:: WHAT THE TASK REQUIRES ::
In the reply, include exactly the lines of the entries below from the first to the line with "export LEC_CHECK = 0", that line included.
RECORDS START
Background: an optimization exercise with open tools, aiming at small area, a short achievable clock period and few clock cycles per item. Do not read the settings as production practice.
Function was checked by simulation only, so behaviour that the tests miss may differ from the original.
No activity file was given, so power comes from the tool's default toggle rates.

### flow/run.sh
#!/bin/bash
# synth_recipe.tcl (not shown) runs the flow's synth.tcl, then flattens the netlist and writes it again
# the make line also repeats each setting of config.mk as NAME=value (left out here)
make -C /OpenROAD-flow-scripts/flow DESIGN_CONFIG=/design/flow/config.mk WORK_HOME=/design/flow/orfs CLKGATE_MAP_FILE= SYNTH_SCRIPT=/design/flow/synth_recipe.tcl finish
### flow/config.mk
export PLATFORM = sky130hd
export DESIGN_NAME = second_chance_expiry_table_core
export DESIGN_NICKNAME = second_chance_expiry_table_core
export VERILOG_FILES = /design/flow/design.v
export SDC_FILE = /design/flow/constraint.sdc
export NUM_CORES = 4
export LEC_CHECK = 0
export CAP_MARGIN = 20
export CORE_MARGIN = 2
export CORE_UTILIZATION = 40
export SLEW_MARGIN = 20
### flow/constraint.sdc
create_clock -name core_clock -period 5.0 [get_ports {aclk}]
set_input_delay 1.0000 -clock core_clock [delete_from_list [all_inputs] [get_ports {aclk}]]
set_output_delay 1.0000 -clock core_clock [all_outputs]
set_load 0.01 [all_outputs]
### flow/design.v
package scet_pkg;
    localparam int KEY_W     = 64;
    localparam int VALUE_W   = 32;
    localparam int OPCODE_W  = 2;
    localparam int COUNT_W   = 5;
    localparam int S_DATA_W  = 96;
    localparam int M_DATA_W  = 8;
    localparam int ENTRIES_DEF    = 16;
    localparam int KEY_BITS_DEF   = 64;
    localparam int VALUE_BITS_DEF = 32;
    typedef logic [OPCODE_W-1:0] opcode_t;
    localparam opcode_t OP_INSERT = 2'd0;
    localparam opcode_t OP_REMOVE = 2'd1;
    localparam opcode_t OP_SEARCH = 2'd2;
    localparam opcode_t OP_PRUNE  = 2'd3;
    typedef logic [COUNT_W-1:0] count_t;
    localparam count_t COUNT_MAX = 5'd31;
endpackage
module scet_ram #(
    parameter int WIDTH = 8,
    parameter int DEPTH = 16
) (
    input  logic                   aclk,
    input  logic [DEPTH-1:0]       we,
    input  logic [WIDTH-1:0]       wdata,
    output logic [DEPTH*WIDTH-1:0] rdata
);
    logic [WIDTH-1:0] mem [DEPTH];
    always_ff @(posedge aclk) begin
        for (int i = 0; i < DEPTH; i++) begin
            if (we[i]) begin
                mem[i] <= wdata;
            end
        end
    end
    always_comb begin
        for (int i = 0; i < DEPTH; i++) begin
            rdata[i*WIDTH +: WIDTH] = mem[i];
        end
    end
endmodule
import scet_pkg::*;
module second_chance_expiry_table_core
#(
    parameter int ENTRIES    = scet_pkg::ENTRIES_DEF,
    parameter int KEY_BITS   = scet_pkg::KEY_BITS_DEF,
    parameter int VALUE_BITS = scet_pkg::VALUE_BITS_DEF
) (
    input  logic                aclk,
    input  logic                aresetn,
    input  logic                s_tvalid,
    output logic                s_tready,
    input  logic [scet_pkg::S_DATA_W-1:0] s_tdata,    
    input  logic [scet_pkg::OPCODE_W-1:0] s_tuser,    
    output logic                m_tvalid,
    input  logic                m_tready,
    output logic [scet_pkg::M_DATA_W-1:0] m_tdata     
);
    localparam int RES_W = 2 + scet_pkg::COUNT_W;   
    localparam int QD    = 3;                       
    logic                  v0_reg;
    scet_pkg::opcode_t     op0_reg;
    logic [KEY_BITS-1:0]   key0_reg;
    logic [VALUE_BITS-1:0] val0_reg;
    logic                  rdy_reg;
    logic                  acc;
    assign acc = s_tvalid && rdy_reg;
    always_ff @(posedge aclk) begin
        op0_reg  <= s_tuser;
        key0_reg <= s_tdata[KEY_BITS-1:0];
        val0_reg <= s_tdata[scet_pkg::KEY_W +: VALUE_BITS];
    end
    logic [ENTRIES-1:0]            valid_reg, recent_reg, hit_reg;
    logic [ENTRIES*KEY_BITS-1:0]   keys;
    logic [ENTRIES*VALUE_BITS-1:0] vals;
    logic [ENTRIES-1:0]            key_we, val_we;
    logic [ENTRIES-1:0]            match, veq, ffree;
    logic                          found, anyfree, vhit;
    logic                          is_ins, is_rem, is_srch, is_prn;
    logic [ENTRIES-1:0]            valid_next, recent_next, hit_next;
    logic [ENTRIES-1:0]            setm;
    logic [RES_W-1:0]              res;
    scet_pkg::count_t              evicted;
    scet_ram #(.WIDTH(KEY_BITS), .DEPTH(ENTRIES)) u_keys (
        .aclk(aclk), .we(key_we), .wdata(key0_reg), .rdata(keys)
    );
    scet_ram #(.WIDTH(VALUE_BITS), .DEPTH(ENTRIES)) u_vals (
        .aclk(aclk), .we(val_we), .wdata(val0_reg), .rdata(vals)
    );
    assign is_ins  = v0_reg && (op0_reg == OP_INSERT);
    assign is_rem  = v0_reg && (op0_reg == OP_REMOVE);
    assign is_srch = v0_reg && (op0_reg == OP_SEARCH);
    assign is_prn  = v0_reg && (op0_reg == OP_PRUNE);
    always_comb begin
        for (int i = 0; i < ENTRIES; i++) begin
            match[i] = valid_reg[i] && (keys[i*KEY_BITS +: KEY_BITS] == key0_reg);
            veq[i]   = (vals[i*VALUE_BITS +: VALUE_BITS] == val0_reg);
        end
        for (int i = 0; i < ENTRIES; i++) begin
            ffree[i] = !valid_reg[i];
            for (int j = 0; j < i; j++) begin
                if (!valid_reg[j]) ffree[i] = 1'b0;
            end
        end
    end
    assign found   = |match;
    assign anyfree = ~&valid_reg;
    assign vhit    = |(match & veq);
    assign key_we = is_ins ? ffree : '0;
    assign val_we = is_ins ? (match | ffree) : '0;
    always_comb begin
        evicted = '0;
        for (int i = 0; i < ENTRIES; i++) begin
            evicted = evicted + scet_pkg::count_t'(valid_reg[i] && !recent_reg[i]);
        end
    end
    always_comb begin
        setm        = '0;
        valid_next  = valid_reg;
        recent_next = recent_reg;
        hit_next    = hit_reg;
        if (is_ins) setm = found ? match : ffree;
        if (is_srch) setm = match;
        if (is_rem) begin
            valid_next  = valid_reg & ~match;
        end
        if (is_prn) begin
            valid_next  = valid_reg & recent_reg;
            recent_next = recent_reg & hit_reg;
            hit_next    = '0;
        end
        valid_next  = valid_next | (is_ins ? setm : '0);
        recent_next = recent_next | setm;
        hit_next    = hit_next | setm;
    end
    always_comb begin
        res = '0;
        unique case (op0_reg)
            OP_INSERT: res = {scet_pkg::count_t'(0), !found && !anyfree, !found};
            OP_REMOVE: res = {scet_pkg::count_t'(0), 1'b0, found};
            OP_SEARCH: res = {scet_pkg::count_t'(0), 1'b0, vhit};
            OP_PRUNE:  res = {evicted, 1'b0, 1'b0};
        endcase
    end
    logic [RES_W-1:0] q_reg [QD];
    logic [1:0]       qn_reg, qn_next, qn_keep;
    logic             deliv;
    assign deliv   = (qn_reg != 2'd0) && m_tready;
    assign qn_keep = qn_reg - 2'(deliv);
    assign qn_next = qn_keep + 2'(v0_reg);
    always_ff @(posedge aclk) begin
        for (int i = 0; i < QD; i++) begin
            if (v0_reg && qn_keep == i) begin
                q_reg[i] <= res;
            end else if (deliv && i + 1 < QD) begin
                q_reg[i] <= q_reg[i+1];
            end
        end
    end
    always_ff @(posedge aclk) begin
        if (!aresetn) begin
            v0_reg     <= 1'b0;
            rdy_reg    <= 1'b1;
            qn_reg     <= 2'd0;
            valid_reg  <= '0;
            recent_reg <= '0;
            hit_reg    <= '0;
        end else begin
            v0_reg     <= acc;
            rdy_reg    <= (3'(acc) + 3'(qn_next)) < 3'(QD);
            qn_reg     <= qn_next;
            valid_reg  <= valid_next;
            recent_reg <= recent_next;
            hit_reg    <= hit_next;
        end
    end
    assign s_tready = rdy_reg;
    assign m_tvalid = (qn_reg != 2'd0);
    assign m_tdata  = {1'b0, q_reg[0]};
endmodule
RECORDS END
:: SOLUTION TO THE EXERCISE ::
Background: an optimization exercise with open tools, aiming at small area, a short achievable clock period and few clock cycles per item. Do not read the settings as production practice.
Function was checked by simulation only, so behaviour that the tests miss may differ from the original.
No activity file was given, so power comes from the tool's default toggle rates.

### flow/run.sh
#!/bin/bash
# synth_recipe.tcl (not shown) runs the flow's synth.tcl, then flattens the netlist and writes it again
# the make line also repeats each setting of config.mk as NAME=value (left out here)
make -C /OpenROAD-flow-scripts/flow DESIGN_CONFIG=/design/flow/config.mk WORK_HOME=/design/flow/orfs CLKGATE_MAP_FILE= SYNTH_SCRIPT=/design/flow/synth_recipe.tcl finish
### flow/config.mk
export PLATFORM = sky130hd
export DESIGN_NAME = second_chance_expiry_table_core
export DESIGN_NICKNAME = second_chance_expiry_table_core
export VERILOG_FILES = /design/flow/design.v
export SDC_FILE = /design/flow/constraint.sdc
export NUM_CORES = 4
export LEC_CHECK = 0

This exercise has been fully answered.